==== Supplied entries
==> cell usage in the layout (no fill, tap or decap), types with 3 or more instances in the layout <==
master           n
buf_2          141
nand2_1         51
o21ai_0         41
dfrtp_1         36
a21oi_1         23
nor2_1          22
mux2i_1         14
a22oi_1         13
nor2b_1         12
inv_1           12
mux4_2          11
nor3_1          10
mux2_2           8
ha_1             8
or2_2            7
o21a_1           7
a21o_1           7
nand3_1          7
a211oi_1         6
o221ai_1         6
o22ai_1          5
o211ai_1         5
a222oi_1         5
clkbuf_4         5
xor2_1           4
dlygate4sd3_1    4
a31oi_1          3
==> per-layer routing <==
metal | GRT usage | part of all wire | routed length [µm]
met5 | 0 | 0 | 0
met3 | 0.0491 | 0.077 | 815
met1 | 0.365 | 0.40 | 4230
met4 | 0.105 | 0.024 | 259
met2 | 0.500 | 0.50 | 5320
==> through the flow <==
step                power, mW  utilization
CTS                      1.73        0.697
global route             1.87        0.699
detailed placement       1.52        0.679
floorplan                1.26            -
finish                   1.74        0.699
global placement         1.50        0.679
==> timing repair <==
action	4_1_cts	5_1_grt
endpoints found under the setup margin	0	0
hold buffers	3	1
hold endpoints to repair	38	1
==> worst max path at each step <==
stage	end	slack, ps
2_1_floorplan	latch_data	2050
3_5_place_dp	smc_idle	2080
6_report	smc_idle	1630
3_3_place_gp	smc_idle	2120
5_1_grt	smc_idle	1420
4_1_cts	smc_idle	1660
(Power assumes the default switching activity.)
File: src/rtl/osd_rr_arb2.sv
// Two-way round-robin arbiter with burst lock; the pointer moves past the owner on release.
module osd_rr_arb2 (
    input  logic       clk,
    input  logic       reset,
    input  logic       idle_i,
    input  logic       wait_i,
    input  logic [1:0] grant_i,
    input  logic       a_valid_i,
    input  logic       b_valid_i,
    input  logic       release_i,
    output logic       a_ready_c,
    output logic       b_ready_c
);

    logic ptr_q, ptr_d;   // 0: A has priority, 1: B has priority

    always_comb begin
        ptr_d = ptr_q;
        if (release_i) begin
            ptr_d = ~grant_i[1];
        end
    end

    always_ff @(posedge clk or posedge reset) begin
        if (reset) begin
            ptr_q <= 1'b0;
        end else begin
            ptr_q <= ptr_d;
        end
    end

    assign a_ready_c = a_valid_i & ((idle_i & (~b_valid_i | ~ptr_q)) | (wait_i & grant_i[0]));
    assign b_ready_c = b_valid_i & ((idle_i & (~a_valid_i |  ptr_q)) | (wait_i & grant_i[1]));

endmodule
$ cat src/rtl/keypad_hex_entry.sv
// rtl/keypad_hex_entry.sv - keypad debounce, key strobe and multi-digit hex entry register
// Optional auto-repeat while a key is held: define KEYPAD_HEX_ENTRY_AUTOREPEAT_EN.
module keypad_hex_entry #(
  parameter int DIGITS          = 4,
  parameter int DEBOUNCE_CYCLES = 50000,
  parameter int REPEAT_DELAY    = 25000000,
  parameter int REPEAT_RATE     = 5000000
) (
  input  logic                  clk,
  input  logic                  reset,
  input  logic [3:0]            hex,
  input  logic                  keydown,
  input  logic                  clear,
  output logic                  key_strobe,
  output logic [3:0]            key_code,
  output logic [4*DIGITS-1:0]   value,
  output logic [3:0]            digit_count,
  output logic                  overflow,
  output logic                  key_held
);

  localparam int VW = 4 * DIGITS;
  localparam int CW = $clog2(DEBOUNCE_CYCLES + 1);
  localparam logic [CW-1:0] DB_LAST = CW'(DEBOUNCE_CYCLES - 1);
  localparam logic [3:0] DIG_MAX = 4'(DIGITS);

  if (DIGITS < 1 || DIGITS > 8 || DEBOUNCE_CYCLES < 2 || REPEAT_DELAY < 1 || REPEAT_RATE < 1) begin : g_bad_params
    $error("keypad_hex_entry: parameter out of range");
  end

  typedef enum logic [1:0] {IDLE, PRESS_WAIT, HELD, REL_WAIT} state_t;

  state_t        state, state_n;
  logic [CW-1:0] cnt, cnt_n;
  logic          kd_m, kd_s;
  logic [3:0]    hex_m, hex_s;
  logic          press_accept, accept;

  // hex travels through the same two stages as keydown so the code matches the level
  always_ff @(posedge clk or posedge reset) begin
    if (reset) begin
      kd_m  <= 1'b0;
      kd_s  <= 1'b0;
      hex_m <= 4'd0;
      hex_s <= 4'd0;
    end else begin
      kd_m  <= keydown;
      kd_s  <= kd_m;
      hex_m <= hex;
      hex_s <= hex_m;
    end
  end

  always_ff @(posedge clk or posedge reset) begin
    if (reset) begin
      state <= IDLE;
      cnt   <= '0;
    end else begin
      state <= state_n;
      cnt   <= cnt_n;
    end
  end

  always_comb begin
    state_n      = state;
    cnt_n        = cnt;
    press_accept = 1'b0;
    unique case (state)
      IDLE: begin
        if (kd_s) begin
          state_n = PRESS_WAIT;
          cnt_n   = '0;
        end
      end
      PRESS_WAIT: begin
        if (!kd_s) begin
          state_n = IDLE;
          cnt_n   = '0;
        end else if (cnt == DB_LAST) begin
          state_n      = HELD;
          cnt_n        = '0;
          press_accept = 1'b1;
        end else begin
          cnt_n = cnt + CW'(1);
        end
      end
      HELD: begin
        if (!kd_s) begin
          state_n = REL_WAIT;
          cnt_n   = '0;
        end
      end
      REL_WAIT: begin
        if (kd_s) begin
          state_n = HELD;
          cnt_n   = '0;
        end else if (cnt == DB_LAST) begin
          state_n = IDLE;
          cnt_n   = '0;
        end else begin
          cnt_n = cnt + CW'(1);
        end
      end
      default: begin
        state_n = IDLE;
        cnt_n   = '0;
      end
    endcase
  end

`ifdef KEYPAD_HEX_ENTRY_AUTOREPEAT_EN
  localparam int RMAX = (REPEAT_DELAY > REPEAT_RATE) ? REPEAT_DELAY : REPEAT_RATE;
  localparam int RW   = $clog2(RMAX + 1);
  localparam logic [RW-1:0] RD_LAST = RW'(REPEAT_DELAY - 1);
  localparam logic [RW-1:0] RR_LAST = RW'(REPEAT_RATE - 1);

  logic [RW-1:0] rcnt, rcnt_n;
  logic          rphase, rphase_n;
  logic          rep_fire;

  // rcnt only advances while HELD with the key down, so release bounces pause it
  always_comb begin
    rcnt_n   = rcnt;
    rphase_n = rphase;
    rep_fire = 1'b0;
    if (press_accept) begin
      rcnt_n   = '0;
      rphase_n = 1'b0;
    end else if (state == HELD && kd_s) begin
      if (rcnt == (rphase ? RR_LAST : RD_LAST)) begin
        rcnt_n   = '0;
        rphase_n = 1'b1;
        rep_fire = 1'b1;
      end else begin
        rcnt_n = rcnt + RW'(1);
      end
    end
  end

  always_ff @(posedge clk or posedge reset) begin
    if (reset) begin
      rcnt   <= '0;
      rphase <= 1'b0;
    end else begin
      rcnt   <= rcnt_n;
      rphase <= rphase_n;
    end
  end

  assign accept = press_accept | rep_fire;
`else
  assign accept = press_accept;
`endif

  // clear wins first, then a coincident accept lands on the cleared register
  always_ff @(posedge clk or posedge reset) begin
    if (reset) begin
      key_strobe  <= 1'b0;
      key_code    <= 4'd0;
      value       <= '0;
      digit_count <= 4'd0;
      overflow    <= 1'b0;
    end else begin
      key_strobe <= accept;
      if (accept) key_code <= hex_s;
      if (clear) begin
        value       <= accept ? VW'(hex_s) : '0;
        digit_count <= accept ? 4'd1 : 4'd0;
        overflow    <= 1'b0;
      end else if (accept) begin
        value <= (value << 4) | VW'(hex_s);
        if (digit_count < DIG_MAX) digit_count <= digit_count + 4'd1;
        else overflow <= 1'b1;
      end
    end
  end

  assign key_held = (state == HELD) || (state == REL_WAIT);

endmodule
**config.mk**
```make
export PLATFORM = sky130hd
export DESIGN_NAME = filtro_fir_seq
export DESIGN_NICKNAME = d
export VERILOG_FILES = /design/src/rtl/filtro_fir_seq.sv
export SDC_FILE = /design/constraint.sdc
export NUM_CORES = 2
export LEC_CHECK = 0
export CAP_MARGIN = 0
export CORE_UTILIZATION = 28
export CTS_BUF_LIST = sky130_fd_sc_hd__clkbuf_2 sky130_fd_sc_hd__clkbuf_4 sky130_fd_sc_hd__clkbuf_8
export DETAILED_ROUTE_END_ITERATION = 10
export SLEW_MARGIN = 20
export SYNTH_ARGS = -nofsm -noshare
export SYNTH_HDL_FRONTEND = slang
export SYNTH_SLANG_ARGS = --single-unit
```
**constraint.sdc**
```tcl
create_clock -name clk -period 12.4 [get_ports clk]
set_input_delay 2.48 -clock clk [delete_from_list [all_inputs] [get_ports clk]]
set_output_delay 2.48 -clock clk [all_outputs]
set_load 0.02 [all_outputs]
```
========
What you should do. Copy every line of the records above that contains "hold".

Response for this exercise.
hold buffers	3	1
hold endpoints to repair	38	1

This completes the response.